Brenda potrà riposare in Brasile
Il corpo di Brenda, la 32enne transgender di Belém (Pa) coinvolta nell'affaire Marrazzo, potrà essere sepolto. La procura di Roma ha concesso in settimana il necessario nulla osta. Brenda morì il 20 novembre scorso nella capitale, secondo modalità non ancora totalmente accertate, in seguito a un incendio divampato nell'appartamento di via Due Ponti dove viveva.

Brenda (foto "Novella 2000")
La salma di Wendell Mendes Paes, vero nome di Brenda, è stata restituita ai congiunti, che provvederanno al suo trasporto in Brasile. Nicodemo Gentile, avvocato che tutela gli interessi della famiglia, ha dichiarato: «Brenda dava certamente fastidio a qualcuno». Le indagini sul caso sono praticamente al punto zero. «L'aggressione subita dieci giorni prima di morire - ha proseguito il legale - quando le fu sottratto il cellulare, nonché i tagli sul braccio dimostrano che c'è stata violenza nei suoi confronti e che l'episodio culminato nella sua morte è sempre più torbido». Il ruolo di Brenda nello scandalo Marrazzo era quello di testimone. L'ex-governatore del Lazio la frequentava assiduamente.

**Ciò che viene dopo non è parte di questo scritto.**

### config.mk
export PLATFORM = sky130hd
export DESIGN_NAME = nsl_ram
export DESIGN_NICKNAME = d
export VERILOG_FILES = /design/src/sv/nsl_ram.sv
export SDC_FILE = /design/constraint.sdc
export NUM_CORES = 1
export LEC_CHECK = 0
export BUFFER_PORTS_ARGS = -buffer_cell sky130_fd_sc_hd__buf_4
export CAP_MARGIN = 20
export CORE_MARGIN = 8
export CORE_UTILIZATION = 59
export DETAILED_ROUTE_END_ITERATION = 7
export GPL_TIMING_DRIVEN = 1
export PLACE_DENSITY = 0.78
export RECOVER_POWER = 50
export SKIP_CTS_REPAIR_TIMING = 1
export SYNTH_ARGS = -nofsm -noshare
export SYNTH_HDL_FRONTEND = slang
export SYNTH_SLANG_ARGS = --single-unit
### constraint.sdc
create_clock -name clk -period 2.53 [get_ports clk]
set_clock_uncertainty 0.2 [all_clocks]
set_input_delay 0.253 -clock clk [delete_from_list [all_inputs] [get_ports clk]]
set_output_delay 0.253 -clock clk [all_outputs]
set_load 0.02 [all_outputs]
[config.mk]
export PLATFORM = sky130hd
export DESIGN_NAME = nsl_scan
export DESIGN_NICKNAME = d
export VERILOG_FILES = /design/src/sv/nsl_pkg.sv /design/src/sv/nsl_scan.sv
export SDC_FILE = /design/constraint.sdc
export NUM_CORES = 1
export LEC_CHECK = 0
export CAP_MARGIN = 0
export CORE_MARGIN = 5
export CORE_UTILIZATION = 70
export CTS_CLUSTER_DIAMETER = 40
export DETAILED_ROUTE_END_ITERATION = 7
export DONT_BUFFER_PORTS = 1
export GPL_TIMING_DRIVEN = 0
export PLACE_DENSITY = 0.95
export SLEW_MARGIN = 20
export SYNTH_ARGS = -nofsm -noshare
export SYNTH_HDL_FRONTEND = slang
export SYNTH_SLANG_ARGS = --single-unit
[constraint.sdc]
create_clock -name clk -period 9.45 [get_ports clk]
set_clock_uncertainty 0.2 [all_clocks]
set_input_delay 0.945 -clock clk [delete_from_list [all_inputs] [get_ports clk]]
set_output_delay 0.945 -clock clk [all_outputs]
set_load 0.01 [all_outputs]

Riguardo alla morte di Gianguerino Cafasso, lo spacciatore coinvolto nella vicenda il cui cadavere fu ritrovato il 12 settembre in un albergo sulla Salaria, altri due carabinieri risultano indagati. Sono Luciano Simeoni e Carlo Tagliente, autori anche del blitz del 3 luglio in via Gradoli che fece scoppiare il caso. La procura accusa i due militari di omicidio volontario.